讃岐の独眼竜 (さぬきのどくがんりゅう)
高松の中学を仕切っている。名前通り、片眼に刀の鍔の眼帯をしている。
大前田 (おおまえだ)
岩倉がクジラ狩りのために招集した九人の狼の一人。琴平の番長。讃岐の独眼竜の部下。
中村 一夫 (なかむら かずお)
生徒会選挙に二年代表として立候補した。
白本 (しらもと)
土佐新聞仁井田浜支局勤務の新聞記者。
長老 (ちょうろう)
仁居田浜の高台に居住。クジラの恐ろしさを知る数少ない生き残り。クジラが出現する直前に異変を感じ、自宅を燃やして漁師たちに危険を知らせる。
権藤 (ごんどう)
讃岐の中学生。おにやん(吉田茂)の額にタバコの火を押しつけ、お返しに太ももにタバコの火を押しつけられて悲鳴を上げた。
堂島 (どうじま)
野球部城東中九人の侍の主将。サングラスをかけている。野球勝負を通しておにやん(吉田茂)と友達になる。
山村 (やまむら)
おにやん(吉田茂)がケガをするたびに治療する接骨医。校長の長男とは海軍で同期だった。
シーザー
『土佐の鬼やん』に登場する土佐犬。クレオパトラの愛犬。クレオパトラの命令で岩倉具視を襲うが、土方歳三によって殺害される。
キュルル
『土佐の鬼やん』に登場する子クジラ。おにやん(吉田茂)と友達になる。おにやんはキュルルと親クジラを外海に逃がそうとして苦闘するが、キュルルは捕鯨船に殺され、怒った親クジラが浜を襲うこととなる。
集団・組織
土佐南中学 (とさみなみちゅうがく)
『土佐の鬼やん』の舞台となる中学校。前身は海軍航空予備校(作中では別に「海軍予科練校」とも呼ぶ)で、旧時代の気風が色濃く残っていて、風紀部が実効支配している。
風紀部 (ふうきぶ)
『土佐の鬼やん』の舞台となる土佐南中学の生徒会組織。学業優秀な生徒から選抜された知能班、武道に長けた行動班に分かれていて、その下には風紀部準構成員、風紀部候補生が存在する。伝統と権威のシンボルとして太平洋戦争末期の特攻兵器人間魚雷回天を保有し、時に応じて誇示する。
海南中学 (かいなんちゅうがく)
『土佐の鬼やん』に登場する中学校。不良グループヒョウが仕切っている。
極北中学 (きょくほくちゅうがく)
『土佐の鬼やん』に登場する中学校。スケ番グループ姫ゆり会が仕切っている。
城東中学 (じょうとうちゅうがく)
『土佐の鬼やん』に登場する中学校。刑務所に隣接しているため入りたがる生徒が少なく、他の中学に入れないワルの吹きだまりになっている。岩倉具視の奸計に落ち、風紀部入りしたおにやん(吉田茂)は、心ならずも平定のために単身乗り込むことになる。

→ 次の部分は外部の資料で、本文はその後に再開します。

<file path="src/design/iir_filter_order17_defines.svh">
// Assertion macros shared by the filter modules.
// Each check is clocked on i_clk and switched off while i_rst_n is low.
`ifndef IIR_FILTER_ORDER17_DEFINES_SVH
`define IIR_FILTER_ORDER17_DEFINES_SVH

`ifndef NO_ASSERTIONS

// Same-cycle implication
`define IIR17_ASSERT_HOLD(lbl, ante, cons, msg) \
    lbl: assert property (@(posedge i_clk) disable iff (!i_rst_n) (ante) |-> (cons)) \
        else $error(msg);

// Next-cycle implication
`define IIR17_ASSERT_NEXT(lbl, ante, cons, msg) \
    lbl: assert property (@(posedge i_clk) disable iff (!i_rst_n) (ante) |=> (cons)) \
        else $error(msg);

`else

`define IIR17_ASSERT_HOLD(lbl, ante, cons, msg)

`define IIR17_ASSERT_NEXT(lbl, ante, cons, msg)

`endif

`endif

</file>
<file path="src/design/iir17_ram.sv">
module iir17_ram #(
    parameter int WIDTH = 16,
    parameter int DEPTH = 18
) (
    input  logic                                        i_clk,
    input  logic                                        i_we,
    input  logic [((DEPTH > 1) ? $clog2(DEPTH) : 1)-1:0] i_waddr,
    input  logic [WIDTH-1:0]                            i_wdata,
    input  logic [((DEPTH > 1) ? $clog2(DEPTH) : 1)-1:0] i_raddr,
    output logic [WIDTH-1:0]                            o_rdata
);

    logic [WIDTH-1:0] r_mem [DEPTH];
    logic [WIDTH-1:0] r_rdata;

    // One write port, one registered read port
    always_ff @(posedge i_clk) begin
        if (i_we) begin
            r_mem[i_waddr] <= i_wdata;
        end
        r_rdata <= r_mem[i_raddr];
    end

    assign o_rdata = r_rdata;

endmodule

</file>
<file path="config.mk">
export PLATFORM = sky130hd
export DESIGN_NAME = iir17_ram
export DESIGN_NICKNAME = d
export VERILOG_FILES = /design/src/design/iir_filter_order17_defines.svh /design/src/design/iir17_ram.sv
export SDC_FILE = /design/constraint.sdc
export NUM_CORES = 1
export LEC_CHECK = 0
export BUFFER_PORTS_ARGS = -buffer_cell sky130_fd_sc_hd__buf_2
export CAP_MARGIN = 25
export CORE_MARGIN = 2
export CORE_UTILIZATION = 65
export CTS_CLUSTER_DIAMETER = 60
export DETAILED_ROUTE_END_ITERATION = 7
export GPL_TIMING_DRIVEN = 0
export PLACE_DENSITY = 0.81
export RECOVER_POWER = 25
export SKIP_CTS_REPAIR_TIMING = 1
export SLEW_MARGIN = 20
export SYNTH_ARGS = -nofsm -noshare
export SYNTH_HDL_FRONTEND = slang
export SYNTH_SLANG_ARGS = --single-unit
</file>
<file path="constraint.sdc">
create_clock -name i_clk -period 5 [get_ports i_clk]
set_input_delay 1 -clock i_clk [delete_from_list [all_inputs] [get_ports i_clk]]
set_output_delay 1 -clock i_clk [all_outputs]
set_load 0.02 [all_outputs]
</file>
# == Word-level counts from Yosys, hierarchy flattened ==
# Memories as Yosys holds them, arrays and structs flattened. A register that Yosys moved wholly into a read port is not among the register bits.
# Cells that the tools add are included.
# Widths: inputs -> output; s select.
# totals
register_bits,0
mem_bits_rw,288
input_bits,28
output_inout_bits,16
wordCells,3
memories,1
# memory_table
name,words,word_bits,rd,rd_clocked_by_memory_dff,write_ports,line,text
r_mem,18,16,1,1,1,iir17_ram.sv:13,logic [WIDTH-1:0] r_mem [DEPTH];
# op_classes
muxes,2
# ops
op,count
$mux 1,2

# == Depth between registers and ports, before layout ==
# Gate-level depths: netlist (run 1).
# logic_depth
ltp_word,2
depth_mapped,7
mapped_depth_nobuf,4

# == Least setup slack after synthesis (run 1) ==
# Ideal clock, no wire load.
# synth_path
path_type,input to register
start,input port i_waddr[2] (netlist bit)
end,"memory r_mem[17][0], enable pin"
setup_time_ps,413
t_arrival_ps,2621
t_required_ps,4587
path_slack_ps,1966
path_stages,4
path_buffers,1
cell_sequence,clkbuf_1 nor2_1 nand3_1 nor3b_1
# synth_lines
element,line,text
start: declaration,iir17_ram.sv:7,"input logic [((DEPTH > 1) ? $clog2(DEPTH) : 1)-1:0] i_waddr,"
end: declaration,iir17_ram.sv:13,
# No word-level cell before the write port.

# == Worst setup path in the final report (run 1) ==
# layout_path
start,input port i_waddr[4] (netlist bit)
end,"memory r_mem[3][10], enable pin"
# No word-level cell before the write port.

==> key figures, run 1 <==
Outcome
  – Outcome: complete, no violations

Detailed routing
  – DRC viols: 0
  – Iter 0 DRT Violations: 654
  – Via count: 5738
  – First-pass DRT Iterations: 5
  – Vias per cell: 6.53
  – DRT Wirelength: 23900 um
  – DRT antenna net count: 0
  – DR WL/cell: 27.2 um

Setup path
  – Worst EP required: 5.23 ns
  – Slowest-stage cell, CP: nor3_2
  – Worst Setup Start Kind: primary input
  – Critical path cell sequence: buf_2, nor2b_1, nand3_1, nor3_2, buf_4
  – Largest stage delay, worst path: 0.70 ns
  – WP data arrival: 2.72 ns
  – Critical path class: in2reg
  – Crit path capture type: flop
  – CP Max Fanout: 9

Finish
  – # fillers: 836
  – Synthesis-to-finish area growth: 14.9%
  – Share of post-route cells with drive strength above 1: 0.287
  – Most common cell after layout, fill and taps aside: edfxtp_1
  – # nets final: 661
  – Finished Cell Area: 13200 sq um
  – Non-Filler Instances: 879
  – Ant. Diodes: 0
  – Commonest cells after routing, fill and taps aside: edfxtp_1, mux4_2, mux2i_1, buf_2, clkbuf_16

Pwr
  – Static Leakage: 4.35 nW
  – Combinational Power Share: 0.051
  – Int Pwr: 4.24 mW
  – NetSw: 1.06 mW
  – Sequential power share: 0.536
  – Pwr Total: 5.30 mW
  – Cell Pwr Density: 403 nW/um^2
  – Switching part of the total: 0.200
  – Clock power frac: 0.413
  – Peak VDD IR: 356 uV

Floorplan
  – DIE HEIGHT: 137 um
  – Area of the core: 17200 sq um
  – Row count: 48
  – Die Area: 18700 sq um
  – Initial Utilization: 0.664
  – IO Pins: 44
  – Die width: 137 um

Job
  – Maxcap violations: 0

Clock tree
  – Clock Path Buffers: 3
  – Clk slew on worst S/H paths: 0.06 ns
  – CTS Buf Count: 28
  – CTS Sinks: 304
  – H-tree depth: 1
  – CTS Root Cell: clkbuf_16
  – CTS tree: done
  – Worst skew pair latency: 0.54 ns

Synthesis
  – Synthesized flop and latch total: 304
  – Main synth FF type: edfxtp_1
  – Compound-gate portion of the synthesized area: 0.0297
  – Post-synth cell types: 23
  – Synthesized area per cell: 21.0 sq um
  – Syn Inst Count: 544
  – Post-synthesis mux area share: 0.152
  – Sequential fraction of the synthesis area: 0.783
  – Combinational family with the most area after synthesis: multiplexers
  – Xor and xnor fraction of the mapped netlist area: 0
  – Async set or reset register ratio after synthesis: 0
  – Adder-Cell Fraction of Synth Area: 0
  – Ys Warns: 0
  – Mapped Area: 11400 sq um
  – Post-Synth Simple-Gate Area: 0.0193
  – Post-synthesis net count: 572
  – EDFF count, synth: 288

Place
  – Placed Instance Area: 12200 sq um
  – Detailed Place HPWL: 14800 um
  – Port Buf Inserts: 39
  – Placed cell count: 828
  – Final Wtd Congestion: 0.920

STA
  – Final setup TNS: 0 ns
  – Slew Viols, Final: 0
  – Tcrit/Tclk final: 0.498
  – Slew @ Worst Pin: 0.920 ns
  – Final hold viol count: 0
  – Final Setup Violations: 0
  – Worst Clk Skew: 0.00918 ns
  – Tmin final: 2.49 ns
  – Rel. slew slack: 0.386
  – Max Freq: 402 MHz
  – RSZ-0062 raised after global routing: no

GRT
  – First-pass GRT wire length: 35900 um
  – Initial antenna violation count: 0
  – Vias in the first global route: 5840
  – GRT Residual Overflow: 0
  – Largest net degree at the start of global routing: 19
  – GRT Total Usage: 0.272

Min path
  – Worst min path class: reg2reg
-- worst paths after layout --
path	end	slack, ns	cells after the start	start
hold reg to reg	o_rdata[3]$_DFF_P_	0.65	3	r_mem[16][3]$_DFFE_PP_
setup reg to reg	o_rdata[7]$_DFF_P_	3.54	3	r_mem[13][7]$_DFFE_PP_
setup / recovery	r_mem[3][10]$_DFFE_PP_	2.51	5	i_waddr[4]
hold / removal	o_rdata[3]$_DFF_P_	0.65	3	r_mem[16][3]$_DFFE_PP_
-- power by group through the flow --
| stage | combinational (mW) | sequential, mW | clock [mW] |
|---|---|---|---|
| 6_report | 0.271 | 2.84 | 2.19 |
| 4_1_cts | 0.272 | 2.84 | 2.20 |
| 3_5_place_dp | 0.267 | 2.89 | 0 |
| 2_1_floorplan | 0.138 | 2.90 | 0 |
| 5_1_grt | 0.288 | 2.84 | 2.30 |
| 3_3_place_gp | 0.250 | 2.89 | 0 |
-- cell usage after synthesis (2+ instances only) --
library cell,number,area [sq um]
edfxtp_1,288,8650
mux2i_1,48,480
mux4_2,48,1080
nand2_1,18,67.6
a221oi_1,16,140
dfxtp_1,16,320
mux2_2,16,180
o211ai_1,16,120
o21ai_1,16,80.1
nor2_1,14,52.6
buf_2,10,50.1
clkbuf_1,10,37.5
buf_6,5,56.3
nor3_1,5,25.0
buf_1,3,11.3
buf_4,3,22.5
nand2b_1,3,18.8
nand3_1,2,10.0
nand3b_1,2,15.0
nor2b_1,2,12.5
-- through the flow --
stage / hold slack [ns] / utilization / worst slack [ns]
after detailed placement: 0.598 / 0.709 / 2.11
after global placement: 0.577 / 0.692 / 1.01
final: 0.650 / 0.763 / 2.51
after floorplan: 0.559 / - / 1.97
after CTS: 0.641 / 0.764 / 2.54
after global routing: 0.678 / 0.763 / 2.39
-- routing by layer --
layer,GRT usage,vias up,part of all wire
li1,-,2419,-
met1,0.378,2953,0.38
met2,0.458,324,0.52
met3,0.0359,42,0.078
met4,0.0851,0,0.022
met5,0,-,0
-- cells by family (layout without fill, tap and decap cells) --
group	Yosys count	count (layout)
compound gates	48	48
buf+inv	31	141
flops	304	304
mux	112	112
simple gates	49	49
-- flip-flops by register name, summed over array words and instances, names as in the netlist --
register,cells
o_rdata,16
r_mem,288
-- final cells by class --
type | instances | area [sq um] | area share
buffer | 31 | 178 | 0.0135
clock buffer | 34 | 744 | 0.0566
clock inverter | 17 | 206 | 0.0157
multi-input combinational | 209 | 2360 | 0.180
sequential | 304 | 8970 | 0.682
tap | 225 | 282 | 0.0214
timing repair buffer | 59 | 412 | 0.0313
-- worst max-delay path: cells and delay by family --
kind | cells | cell delay, ns
buffers and inverters | 2 | 0.44
and+or+nand+nor | 3 | 1.28
(Power assumes the default switching activity.)
==> run 2, diff against run 1 <==
CORE_UTILIZATION = 61   (was 65)
PLACE_DENSITY = 0.77   (was 0.81)
clock period = 2.6 ns   (was 5 ns; I/O delays follow)
==> key figures, run 2 (synthesis gave the netlist of run 1 again) <==
Outcome
  – Outcome: complete, no violations

Floorplan
  – Die Area: 19900 sq um (+6.4%)
  – Row count: 50 (+4.2%)
  – DIE HEIGHT: 141 um (+3.1%)
  – IO Pins: 44 (unchanged)
  – Initial Utilization: 0.616 (-0.0480)
  – Area of the core: 18600 sq um (+7.8%)
  – Die width: 141 um (+3.1%)

Setup path
  – WP data arrival: 2.26 ns (-0.46 ns)
  – Critical path's top delay family: simple AND/OR/NAND/NOR gates
  – Worst Setup Start Kind: primary input
  – Slowest-stage cell, CP: nor3_2
  – CP Max Fanout: 9 (unchanged)
  – CP bufs+invs: 2 (unchanged)
  – Crit path capture type: flop
  – Worst EP required: 2.83 ns (-2.40 ns)
  – Critical path cell sequence: buf_2, nor2b_1, nand3b_1, nor3_2, buf_4
  – Largest stage delay, worst path: 0.72 ns (+0.02 ns)
  – Internal reg-to-reg setup slack: 1.16 ns (-2.38 ns)
  – Critical path class: in2reg

Pwr
  – Clock power frac: 0.383 (-0.030)
  – Sequential power share: 0.564 (+0.028)
  – NetSw: 2.00 mW (+89%)
  – Cell Pwr Density: 742 nW/um^2 (+84%)
  – Switching part of the total: 0.207 (+0.00714)
  – Int Pwr: 7.67 mW (+81%)
  – Static Leakage: 4.29 nW (-1.2%)
  – Pwr Total: 9.68 mW (+83%)
  – Peak VDD IR: 647 uV (+82%)
  – Combinational Power Share: 0.053 (+0.002)

Detailed routing
  – DR WL/cell: 25.6 um (-5.8%)
  – DRT Wirelength: 22800 um (-4.6%)
  – Via count: 5511 (-4.0%)
  – DRC viols: 0 (unchanged)
  – Iter 0 DRT Violations: 556 (-15%)
  – First-pass DRT Iterations: 5 (unchanged)
  – DRT antenna net count: 0 (unchanged)
  – Vias per cell: 6.19 (-5.1%)

Finish
  – Multi-input logic area: 2360 sq um (unchanged)
  – Most common cell after layout, fill and taps aside: edfxtp_1
  – Final Util: 0.701 (-0.0617)
  – Register area: 8970 sq um (unchanged)
  – # fillers: 1120 (+34%)
  – Largest register FFs: 288 (unchanged)
  – Synthesis-to-finish area growth: 13.8%
  – Commonest cells after routing, fill and taps aside: edfxtp_1, mux4_2, mux2i_1, buf_2, clkbuf_16
  – Share of post-route cells with drive strength above 1: 0.280 (-0.00697)
  – # nets final: 662 (+0.15%)
  – Ant. Diodes: 0 (unchanged)
  – Largest reg by FF count: r_mem

STA
  – Max Freq: 494 MHz
  – Hold Slack: 0.333 ns (-0.317 ns)
  – Final hold viol count: 0 (unchanged)
  – RSZ-0062 raised after global routing: no
  – Final Setup Violations: 0 (unchanged)
  – Rel. slew slack: 0.432 (+0.0452)
  – Slew Viols, Final: 0 (unchanged)
  – Tmin final: 2.02 ns
  – Tcrit/Tclk final: 0.778
  – Worst Clk Skew: 0.00955 ns (+0.000369 ns)
  – Slew @ Worst Pin: 0.848 ns (-0.0724 ns)

GRT
  – Largest net degree at the start of global routing: 19 (unchanged)
  – First-pass GRT wire length: 34200 um (-4.6%)
  – Vias in the first global route: 5791 (-0.84%)
  – Initial antenna violation count: 0 (unchanged)
  – GRT Total Usage: 0.236 (-0.0360)
  – GRT Residual Overflow: 0 (unchanged)

Clock tree
  – Clk slew on worst S/H paths: 0.06 ns (about the same)
  – H-tree depth: 1 (unchanged)
  – CTS Buf Count: 29 (+3.6%)
  – CTS Sinks: 304 (unchanged)
  – CTS Root Cell: clkbuf_16
  – CTS tree: done
  – Worst skew pair latency: 0.54 ns (about the same)
  – Clock Path Buffers: 3 (unchanged)

Min path
  – Worst min path class: in2reg

Place
  – Final Wtd Congestion: 0.844 (-8.2%)
  – Port Buf Inserts: 39 (unchanged)
  – Detailed Place HPWL: 15100 um (+2.3%)

Job
  – Maxcap violations: 0 (unchanged)
==> run 2: stage by stage <==
| step | cell area [sq um] | setup TNS [ns] | setup WS (ns) | std cells |
|---|---|---|---|---|
| 2_1_floorplan | 11400 | 0 | 0.0461 | 544 |
| 3_3_place_gp | 11900 | -97.32 | -0.941 | 817 |
| 3_5_place_dp | 12200 | 0 | 0.0550 | 837 |
| 4_1_cts | 13000 | 0 | 0.642 | 890 |
| 5_1_grt | 13000 | 0 | 0.551 | 890 |
| 6_report | 13000 | 0 | 0.577 | 890 |
==> run 2: power by group through the flow <==
stage	registers [mW]	clock network (mW)	logic [mW]
after floorplan	5.59	0	0.266
after global placement	5.55	0	0.485
after detailed placement	5.56	0	0.517
after CTS	5.45	3.76	0.520
after global routing	5.46	3.94	0.549
final	5.46	3.71	0.513
==> run 2: layout make-up <==
| class | count | share of cell area |
|---|---|---|
| timing repair buffer | 59 | 0.0307 |
| multi-input combinational | 209 | 0.181 |
| clock buffer | 37 | 0.0580 |
| clock inverter | 16 | 0.00576 |
| buffer | 31 | 0.0136 |
| tap | 234 | 0.0225 |
| sequential | 304 | 0.688 |
==> run 2: final timing paths <==
path / from / end / cells after the start
max: i_waddr[4] / r_mem[2][4]$_DFFE_PP_ / 5
max reg2reg: r_mem[15][6]$_DFFE_PP_ / o_rdata[6]$_DFF_P_ / 3
min reg2reg: r_mem[16][3]$_DFFE_PP_ / o_rdata[3]$_DFF_P_ / 3
min: i_raddr[4] / o_rdata[0]$_DFF_P_ / 3
==> run 2: worst register-to-register path, cell delays in order, from the launching register on <==
cell and delay, ns:
edfxtp_1 0.37, mux4_2 0.50, mux2i_1 0.24, o211ai_1 0.16
==> run 2: layer usage <==
| metal | GRT usage | vias to the layer above | routed length, um |
|---|---|---|---|
| met3 | 0.0367 | 45 | 1460 |
| met5 | 0 | - | 0 |
| met4 | 0.0611 | 0 | 533 |
| met2 | 0.403 | 231 | 11500 |
| met1 | 0.325 | 2812 | 9350 |
| li1 | - | 2423 | - |
### src/design/iir_filter_order17_defines.svh
// Assertion macros shared by the filter modules.
// Each check is clocked on i_clk and switched off while i_rst_n is low.
`ifndef IIR_FILTER_ORDER17_DEFINES_SVH
`define IIR_FILTER_ORDER17_DEFINES_SVH

`ifndef NO_ASSERTIONS

// Same-cycle implication
`define IIR17_ASSERT_HOLD(lbl, ante, cons, msg) \
    lbl: assert property (@(posedge i_clk) disable iff (!i_rst_n) (ante) |-> (cons)) \
        else $error(msg);

// Next-cycle implication
`define IIR17_ASSERT_NEXT(lbl, ante, cons, msg) \
    lbl: assert property (@(posedge i_clk) disable iff (!i_rst_n) (ante) |=> (cons)) \
        else $error(msg);

`else

`define IIR17_ASSERT_HOLD(lbl, ante, cons, msg)

`define IIR17_ASSERT_NEXT(lbl, ante, cons, msg)

`endif

`endif

### src/design/iir17_pkg.sv
package iir17_pkg;

    // Fixed-point format of coefficients and past outputs: signed Q15.48
    localparam int COEF_W    = 64;
    localparam int HALF_W    = 32;
    localparam int Q_FRAC    = 48;
    // Shared multiplier: 33 x 33 signed, one half-word of each operand
    localparam int MUL_W     = HALF_W + 1;
    localparam int PP_W      = 2 * MUL_W;
    localparam int PROD_W    = 2 * COEF_W;
    // Coefficient ROM
    localparam int ROM_SLOTS = 32;
    localparam int ROM_IDX_W = 5;
    // Cycles between the last multiply issue and the accumulator settling
    localparam int DRAIN_CYCLES = 3;

    // Partial-product codes: which half of the coefficient (C) and of the
    // data operand (B) go through the multiplier. Bit 0 selects the upper
    // coefficient half, bit 1 the upper data half.
    localparam logic [1:0] PART_CLO_BLO = 2'd0;
    localparam logic [1:0] PART_CHI_BLO = 2'd1;
    localparam logic [1:0] PART_CLO_BHI = 2'd2;
    localparam logic [1:0] PART_CHI_BHI = 2'd3;

    // One multiply issue from the sequencer to the datapath
    typedef struct packed {
        logic                 valid;
        logic                 den;
        logic [1:0]           part;
        logic                 tap_ok;
        logic [ROM_IDX_W-1:0] coef_idx;
    } t_mac_op;

    // Powers of ten for the coefficient conversion
    localparam logic [127:0] P9  = 128'd1000000000;
    localparam logic [127:0] P10 = 128'd10000000000;
    localparam logic [127:0] P11 = 128'd100000000000;
    localparam logic [127:0] P13 = 128'd10000000000000;
    localparam logic [127:0] P14 = 128'd100000000000000;
    localparam logic [127:0] P15 = 128'd1000000000000000;
    localparam logic [127:0] P16 = 128'd10000000000000000;

    // Numerator coefficients, Q15.48, rounded half away from zero
    localparam logic [63:0] NUM_C0 = 64'(((128'd1539807224874 << Q_FRAC) + (P16 >> 1)) / P16);
    localparam logic [63:0] NUM_C1 = 64'(-(((128'd1633551718237 << Q_FRAC) + (P15 >> 1)) / P15));
    localparam logic [63:0] NUM_C2 = 64'(((128'd8285871521075 << Q_FRAC) + (P15 >> 1)) / P15);
    localparam logic [63:0] NUM_C3 = 64'(-(((128'd2655137141783 << Q_FRAC) + (P14 >> 1)) / P14));
    localparam logic [63:0] NUM_C4 = 64'(((128'd5976268341326 << Q_FRAC) + (P14 >> 1)) / P14);
    localparam logic [63:0] NUM_C5 = 64'(-(((128'd9892004512411 << Q_FRAC) + (P14 >> 1)) / P14));
    localparam logic [63:0] NUM_C6 = 64'(((128'd1209510267949 << Q_FRAC) + (P13 >> 1)) / P13);
    localparam logic [63:0] NUM_C7 = 64'(-(((128'd1024952672175 << Q_FRAC) + (P13 >> 1)) / P13));
    localparam logic [63:0] NUM_C8 = 64'(((128'd4044670396161 << Q_FRAC) + (P14 >> 1)) / P14);

    // Denominator coefficients, leading 1 implied
    localparam logic [63:0] DEN_C1  = 64'(-(((128'd1283384996104 << Q_FRAC) + (P11 >> 1)) / P11));
    localparam logic [63:0] DEN_C2  = 64'(((128'd7793650732675 << Q_FRAC) + (P11 >> 1)) / P11);
    localparam logic [63:0] DEN_C3  = 64'(-(((128'd2973335694968 << Q_FRAC) + (P10 >> 1)) / P10));
    localparam logic [63:0] DEN_C4  = 64'(((128'd7979129616887 << Q_FRAC) + (P10 >> 1)) / P10);
    localparam logic [63:0] DEN_C5  = 64'(-(((128'd1597972651706 << Q_FRAC) + (P9 >> 1)) / P9));
    localparam logic [63:0] DEN_C6  = 64'(((128'd2472494945198 << Q_FRAC) + (P9 >> 1)) / P9);
    localparam logic [63:0] DEN_C7  = 64'(-(((128'd3018357074163 << Q_FRAC) + (P9 >> 1)) / P9));
    localparam logic [63:0] DEN_C8  = 64'(((128'd2942681165509 << Q_FRAC) + (P9 >> 1)) / P9);
    localparam logic [63:0] DEN_C9  = 64'(-(((128'd2303842335957 << Q_FRAC) + (P9 >> 1)) / P9));
    localparam logic [63:0] DEN_C10 = 64'(((128'd1448206814835 << Q_FRAC) + (P9 >> 1)) / P9);
    localparam logic [63:0] DEN_C11 = 64'(-(((128'd7266729407251 << Q_FRAC) + (P10 >> 1)) / P10));
    localparam logic [63:0] DEN_C12 = 64'(((128'd2874544421962 << Q_FRAC) + (P10 >> 1)) / P10);
    localparam logic [63:0] DEN_C13 = 64'(-(((128'd8775235536838 << Q_FRAC) + (P11 >> 1)) / P11));
    localparam logic [63:0] DEN_C14 = 64'(((128'd1996212762001 << Q_FRAC) + (P11 >> 1)) / P11);
    localparam logic [63:0] DEN_C15 = 64'(-(((128'd3188300212 << Q_FRAC) + (P9 >> 1)) / P9));
    localparam logic [63:0] DEN_C16 = 64'(((128'd3191936459711 << Q_FRAC) + (P13 >> 1)) / P13);
    localparam logic [63:0] DEN_C17 = 64'(-(((128'd1508036852769 << Q_FRAC) + (P14 >> 1)) / P14));

    // Numerator ROM is symmetric; unused slots read as zero
    localparam logic [63:0] NUM_ROM [ROM_SLOTS] = '{
        0: NUM_C0,  1: NUM_C1,  2: NUM_C2,  3: NUM_C3,  4: NUM_C4,  5: NUM_C5,
        6: NUM_C6,  7: NUM_C7,  8: NUM_C8,  9: NUM_C8, 10: NUM_C7, 11: NUM_C6,
        12: NUM_C5, 13: NUM_C4, 14: NUM_C3, 15: NUM_C2, 16: NUM_C1, 17: NUM_C0,
        default: 64'd0
    };

    localparam logic [63:0] DEN_ROM [ROM_SLOTS] = '{
        1: DEN_C1,   2: DEN_C2,   3: DEN_C3,   4: DEN_C4,   5: DEN_C5,   6: DEN_C6,
        7: DEN_C7,   8: DEN_C8,   9: DEN_C9,  10: DEN_C10, 11: DEN_C11, 12: DEN_C12,
        13: DEN_C13, 14: DEN_C14, 15: DEN_C15, 16: DEN_C16, 17: DEN_C17,
        default: 64'd0
    };

endpackage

城東中九人の侍 (じょうとうちゅうきゅうにんのさむらい)
『土佐の鬼やん』に登場する城東中学を仕切る野球部。おにやん(吉田茂)たちと野球勝負をすることになる。おにやんの試合放棄で勝つが、おにやんの侠気に打たれて、仲間になる。
ヒョウ
『土佐の鬼やん』に登場する不良グループ。海南中を仕切っているが、風紀部の侵攻に対抗して極北中の姫ゆり会と手を結ぶ。
姫ゆり会 (ひめゆりかい)
『土佐の鬼やん』に登場するスケ番グループ。極北中学を仕切っているが、風紀部の侵攻に対抗して海南中学のヒョウと手を結ぶ。
岩倉総合病院 (いわくらそうごうびょういん)
『土佐の鬼やん』に登場する大病院。岩倉具視の父が経営している。
場所
仁居田浜
『土佐の鬼やん』に登場する高知県の島にある漁村。クジラ漁で栄えたこともあるらしいが70年前、クジラが大暴れして大きな被害を受け、それ以来、普通の漁村になっていた。
南海道場 (なんかいどうじょう)
『土佐の鬼やん』に登場する柔道場。手加減なしの荒稽古で中学生にケガをさせて以来、入門者をライバル道場に奪われ、道場主は昼間から道場で酒を飲んでいる。土方歳三に敗れたおにやん(吉田茂)は自分を鍛え直し、柔道の技を磨くために連日、道場破りに押しかける。
ほとけ島 (ほとけじま)
『土佐の鬼やん』に登場する無人島。市内より4キロ離れている。ヒョウの多くが生ま育った母島に近く、ヒョウには地理に詳しい者が多い。ヒョウ、姫ゆり会連合と風紀部の決戦の場に選ばれる。元は流刑の島で、毒蛇と毒虫が群生している。
五手岬 (ごてみさき)
『土佐の鬼やん』に登場する手の平を拡げたような形の岬。ヒョウと岩倉具視の決戦の場。岩倉は海南中学の一般生徒や、校長たちを集めた前でヒョウを撃破。群集心理を操作し、英雄となる。
クジラ神社 (くじらじんじゃ)
『土佐の鬼やん』に登場する仁居田浜の裏山にある神社。周囲はクジラ漁で亡くなった人々の無縁墓が無数に残っている。